ADDED: An approach which seems quite different to analytic continuation --- at least at first --- is the Abelian regularization approach used by Euler. (Please excuse the anachronism of labelling Euler's method with Abel's name!) This is disussed in some of the answers to this question.
The idea is first to multiply by $(1-2^{-s+1})$, which eliminates the pole at $s=1$, and replaces $\zeta(s)$ by the function $\eta(s):= \sum_{n=1}^{\infty} (-1)^{n-1} n^{-s}$. (Clearly if we can evaluate $\eta(s)$, we can evaluate $\zeta(s)$, simply by divising through by $(1-2^{-s+1})$.) Then, one computes $\eta(-k)$ via the following formula: $$\eta(-k) = \lim_{T \to 1} \sum_{n=1}^{\infty}(-1)^{n-1}n^k T^n.$$ The point is that the series in $T$ converges (when $|T| < 1$) to a rational function of $T$, which we can then evaluate at $T = 1$.

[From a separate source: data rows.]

### config.mk
export PLATFORM = sky130hd
export DESIGN_NAME = frs_cell
export DESIGN_NICKNAME = d
export VERILOG_FILES = /design/src/rtl/core/frs_pkg.sv /design/src/rtl/core/frs_cell.sv
export SDC_FILE = /design/constraint.sdc
export NUM_CORES = 1
export LEC_CHECK = 0
export BUFFER_PORTS_ARGS = -buffer_cell sky130_fd_sc_hd__buf_2
export CAP_MARGIN = 10
export CELL_PAD_IN_SITES_DETAIL_PLACEMENT = 1
export CELL_PAD_IN_SITES_GLOBAL_PLACEMENT = 2
export CORE_UTILIZATION = 26
export CTS_CLUSTER_DIAMETER = 50
export DETAILED_ROUTE_END_ITERATION = 12
export HOLD_SLACK_MARGIN = 0.03
export PLACE_DENSITY = 0.95
export SLEW_MARGIN = 20
export SYNTH_ARGS = -nofsm -noshare
export SYNTH_HDL_FRONTEND = slang
export SYNTH_SLANG_ARGS = --single-unit
### constraint.sdc
create_clock -name i_clk -period 10.15 [get_ports i_clk]
set_input_delay 1.015 -clock i_clk [delete_from_list [all_inputs] [get_ports i_clk]]
set_output_delay 1.015 -clock i_clk [all_outputs]
set_load 0.005 [all_outputs]
### src/rtl/core/frs_pkg.sv
package frs_pkg;

    // Field widths fixed by the item formats.
    localparam int FITNESS_W  = 32;
    localparam int POSITION_W = 6;

    typedef logic signed [FITNESS_W-1:0] t_fitness;
    typedef logic [POSITION_W-1:0]       t_position;

    // One input beat.
    typedef struct packed {
        t_fitness fitness_value;
        logic     last_member;
    } t_in;

    // One result beat.
    typedef struct packed {
        t_position source_position;
        t_fitness  ranked_fitness;
        logic      final_rank;
    } t_out;

    // Contents of one sorting cell.
    typedef struct packed {
        logic      valid;
        t_fitness  fitness;
        t_position position;
    } t_entry;

    // Control broadcast to every cell in the chain.
    typedef struct packed {
        logic load;
        logic drain;
    } t_cell_ctl;

endpackage

### src/rtl/core/frs_cell.sv
module frs_cell (
    input  logic               i_clk,
    input  logic               i_rst_n,
    input  frs_pkg::t_cell_ctl i_ctl,
    input  frs_pkg::t_entry    i_new,
    input  frs_pkg::t_entry    i_left,
    input  logic               i_left_push,
    input  frs_pkg::t_entry    i_right,
    output frs_pkg::t_entry    o_entry,
    output logic               o_push
);
    import frs_pkg::*;

    t_entry r_entry;
    t_entry n_entry;

    // The new value goes in front of this cell when the cell is empty or holds a
    // strictly smaller value, so equal values keep their load order.
    assign o_push = !r_entry.valid || (i_new.fitness > r_entry.fitness);

    // On load, a pushed cell takes its left neighbor if that one is pushed too,
    // otherwise the new value lands here. On drain, everything moves left.
    always_comb begin
        n_entry = r_entry;
        if (i_ctl.drain) begin
            n_entry = i_right;
        end else if (i_ctl.load && o_push) begin
            n_entry = i_left_push ? i_left : i_new;
        end
    end

    // Only the valid bit needs a reset.
    always_ff @(posedge i_clk) begin
        r_entry.fitness  <= n_entry.fitness;
        r_entry.position <= n_entry.position;
        if (!i_rst_n) begin
            r_entry.valid <= 1'b0;
        end else begin
            r_entry.valid <= n_entry.valid;
        end
    end

    assign o_entry = r_entry;

endmodule

---- Word level (Yosys, flattened, before mapping) ----
Cells that the tools add are included.
operators by class
  $lt $le $gt $ge ......................... 1
  muxes and demuxes ....................... 3
  reduce and logical (&&, ||, !) cells .... 4
operators by type and width
  kind                            count
  2-to-1 mux 39 bit               3
  greater-than comparator 32 bit  1
  nonzero test 2 bit              1
  logical AND 1 bit               1
  zero test 1 bit                 1
  logical OR 1 bit                1
word-level totals
  bits in registers ....................... 39
  input port bits ......................... 122
  output and inout bits ................... 40

---- Depth between registers and ports, before layout ----
  word-level depth ........................ 5
  gate-level depth with buffers ........... 8
  depth with buffers taken out ............ 8

---- Least setup slack after synthesis ----
Ideal clock, no wire load.
  path type ............................... input-to-reg
  start point ............................. input port i_new[28] (netlist name)
  end point ............................... register r_entry (netlist bit o_entry[0]), enable pin
  setup time .............................. 486 ps
  arrival time ............................ 4812 ps
  required time ........................... 9664 ps
  setup slack ............................. 4852 ps
  stages on the path ...................... 6
  path through ............................ ha_1 > and4_2 > nor4bb_1 > o31a_1 > a211oi_2 > o21ai_0
between the ends
  cells in the longest elaborated chain, start to end .. 4
ends and longest elaborated chain
  item                                 line            text
  start, declared                      frs_cell.sv:5   input frs_pkg::t_entry i_new,
  greater-than comparator 32 bit       frs_cell.sv:19  assign o_push = !r_entry.valid || (i_new.fitness > r_entry.fitness);
  logical OR 1 bit                     frs_cell.sv:19
  logical AND 1 bit                    frs_cell.sv:27  end else if (i_ctl.load && o_push) begin
  nonzero test 2 bit (no source line)  --
  end, declared                        frs_cell.sv:14  t_entry r_entry;
No other way between the ends.
A chain may end at the register's enable or synchronous reset.

---- Final worst setup path ----
  start point ............................. input port i_new[11] (netlist name)
  end point ............................... output port o_push
between the ends
  cells in the longest elaborated chain, start to end .. 2
ends and longest elaborated chain
  item                            line            text
  greater-than comparator 32 bit  frs_cell.sv:19
  logical OR 1 bit                frs_cell.sv:19
  end, declared                   frs_cell.sv:10  output logic o_push
No other way between the ends.

==> results by group <==
Synth
  – Asr flop ratio synth: 0%
  – Post-synth net total: 446
  – Post-synth top area share: 40.50%
  – Cells after Synth: 292
  – Post-synth EDFFs: 38
  – Syn avg cell area: 9.650 µm²
  – Yosys warns: 0
  – Sequential share of the synthesized area: 41.21%
  – Synthesized area: 2818 µm²
  – Yosys cell types: 32
  – Most used DFF post-synth: edfxtp_1
  – Synthesized flop and latch total: 39
  – Leading area contributor after synthesis: edfxtp_1
  – Synth area leaders: edfxtp_1 40%, ha_1 14%, mux2i_1 13%, o21ai_0 7.5%, nand2_1 6.0%

Critical path
  – Crit-path slowest cell: a221o_1
  – End of the critical path: o_push
  – Crit path largest cell delay: 0.33 ns
  – Worst reg2reg path depth: 8
  – CP required: 9.14 ns
  – Worst R2R Start: o_entry[28]
  – CP Cell Sequence: buf_2 -> ha_1 -> a21oi_1 -> o21ai_1 -> a221o_1 -> o31a_1 -> a211oi_2 -> o21ai_0 -> buf_2
  – Critical path's top delay family: compound AO/OA/AOI/OAI gates
  – Crit-path max FO: 3
  – R2R setup slack: 6.99 ns
  – Critical path launch point type: input pin
  – Worst EP arrival: 2.95 ns
  – Most frequent CP cell: buf_2
  – Buf+Inv Stages, Crit Path: 2
  – Setup crit end kind: output pin
  – WS Path Type: input pin to output pin
  – CP Depth: 9
  – Critical path startpoint: i_new[11]
  – RR Endpoint: o_entry[12]

Placed design
  – Hpwl dp: 6.792 mm
  – GPL Wtd Cong: 0.7766
  – PortBufs: 161

Flow run
  – MaxCap Viol Count: 0

Timing
  – Final hold vios: 0
  – Rel. slew slack: 52.67%
  – Clk_skew: 0.008088 ns
  – Number of setup violations in the final report: 0
  – Final min period: 3.962 ns
  – RSZ-0062 raised after global routing: no
  – Final period util: 39.03%
  – Fin. max-slew vios: 0
  – Worst Max-Slew Pin Slew: 0.7073 ns
  – Setup TNS: 0 ns
  – Fmax: 0.2524 GHz

Routing
  – Drt total wl: 8.353 mm
  – Vias: 2705
  – Drt pass-1 iters: 4
  – WL/cell: 14.25 µm
  – Via/cell ratio: 4.616
  – Antenna Violating Nets Remaining: 0
  – Drt initial violations: 79
  – DR DRC count: 0

Die
  – Die width: 106.1 µm
  – # IOs: 162
  – Row cnt: 37
  – Die height: 106.1 µm
  – Initial Util: 27.05%
  – Die ar.: 11260 µm²
  – Core area: 10420 µm²

Clock network
  – CTS H-tree depth: 2
  – Postcts setup bufs: 0
  – Clk slew on worst S/H paths: 0.07 ns
  – Clock buffer depth: 2
  – Num Clock Sinks: 39
  – CTS buffer count: 5
  – Hold_buf cts: 0
  – Post-cts sizing count: 0
  – Clk Tree Root Cell: clkbuf_8
  – CTS tree: done
  – Clock latency on the worst-skew pair: 0.29 ns

Power and ir drop
  – Final Total Pwr: 457.4 µW
  – Leakage power: 0.001987 µW
  – Peak VDD IR: 0.04797 mV
  – Pwr per Cell Area: 118.8 nW/µm²

Cells and area
  – Ant diodes: 0
  – Fillers: 1289
  – Share of cells above drive strength 1: 38.67%
  – NumNets Final: 603
  – Max reg flops: 39
  – Syn-to-layout area delta: 36.63%

Hold path
  – Worst Hold Class: register to register

Global route
  – GR Util All Layers: 14.94%
  – Global-route wire length before repair: 13.13 mm
  – Largest net degree at the start of global routing: 79
  – Initial antenna violation count: 0
  – Vias in the first global route: 2793
  – Gr ovfl total: 0

Status
  – Status: finished, final reports clean
cells by family after synthesis:
logic type | Yosys count | synth area share (%)
buffers and inverters | 50 | 6.793
muxes | 39 | 13.90
DFF | 39 | 41.21
AOI/OAI and AO/OA | 70 | 14.21
adders and majority gates | 32 | 14.21
and+or+nand+nor | 62 | 9.680
cells in the final DEF, fill, tap and decap left out, drive strengths merged, types with 5 or more instances in the layout:
master	count
a21oi	15
buf	163
clkbuf	6
edfxtp	38
ha	32
inv	37
mux2i	38
nand2	45
nand3	5
nand4	5
o21ai	43
area by class of cell:
| cell class | instances | area [µm²] | share of cell area, % |
|---|---|---|---|
| clock buffer | 6 | 72.57 | 1.885 |
| clock inverter | 2 | 7.507 | 0.1950 |
| timing repair buffer | 163 | 823.3 | 21.38 |
| sequential | 39 | 1161 | 30.16 |
| tap | 136 | 170.2 | 4.420 |
| multi-input combinational | 203 | 1476 | 38.35 |
| inverter | 37 | 138.9 | 3.607 |
metal layers:
metal,vias to the layer above,track usage (%),share of wire [%]
met5,-,0,0
met4,0,5.655,1.4
met3,8,2.330,5.3
met2,94,27.04,50
met1,1245,17.60,44
li1,1358,-,-
tightest hold or removal path: cells and delay by family, from the launching register on:
kind	cells	cell delay [ns]
AOI/OAI and AO/OA	2	0.16
DFF	1	0.33
buffers and inverters	1	0.07
cells in the mapped netlist (2+ instances only):
cell type and number:
nand2_1 45, o21ai_0 42, nor2_1 2, clkbuf_1 9, inv_1 37, a21oi_1 14
a21o_1 2, buf_2 3, edfxtp_1 38, mux2i_1 38, ha_1 32, o21a_1 2
nand4_1 5, nand3_1 5
how the worst min path moves through the flow:
stage	startpoint	end	slack [ns]	cells past startpoint
2_1_floorplan	o_entry[38]	o_entry[38]	0.56	3
4_1_cts	o_entry[38]	o_entry[38]	0.61	3
6_report	o_entry[38]	o_entry[38]	0.60	3
3_5_place_dp	o_entry[38]	o_entry[38]	0.59	3
5_1_grt	o_entry[38]	o_entry[38]	0.65	3
3_3_place_gp	o_entry[38]	o_entry[38]	0.57	3
through the flow:
stage                     std cells  setup WS [ns]  hold WS [ns]  cell area (µm²)  utilization (%)
final                           586          6.188        0.5955             3850            36.96
after global routing            586          6.013        0.6474             3850            36.96
after CTS                       586          6.147        0.6054             3850            36.96
after detailed placement        578          6.144        0.5935             3770            36.19
after global placement          578          6.223        0.5652             3767            36.17
after floorplan                 292          4.852        0.5557             2818                -
power breakdown:
part / leakage [µW] / switching [µW] / internal, µW / total, µW
clock: 0.0000403 / 55.9 / 47.0 / 103
sequential: 0.000403 / 9.31 / 203 / 212
combinational: 0.00154 / 75.3 / 67.1 / 142
total: 0.00199 / 140 / 317 / 457
No activity file was read; power rests on OpenSTA's default activity.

This method can be seen directly to lead to the usual formula in terms of Bernoulli numbers. One can also relate it to the usual description of $\zeta(s)$ (or --- equivalently --- $\eta(s)$) via analytic continuation (by considering the two variable function $\sum_n (-1)^n n^{-s} T^n$), but it is the approach I know which is a priori furthest removed from analytic continuation.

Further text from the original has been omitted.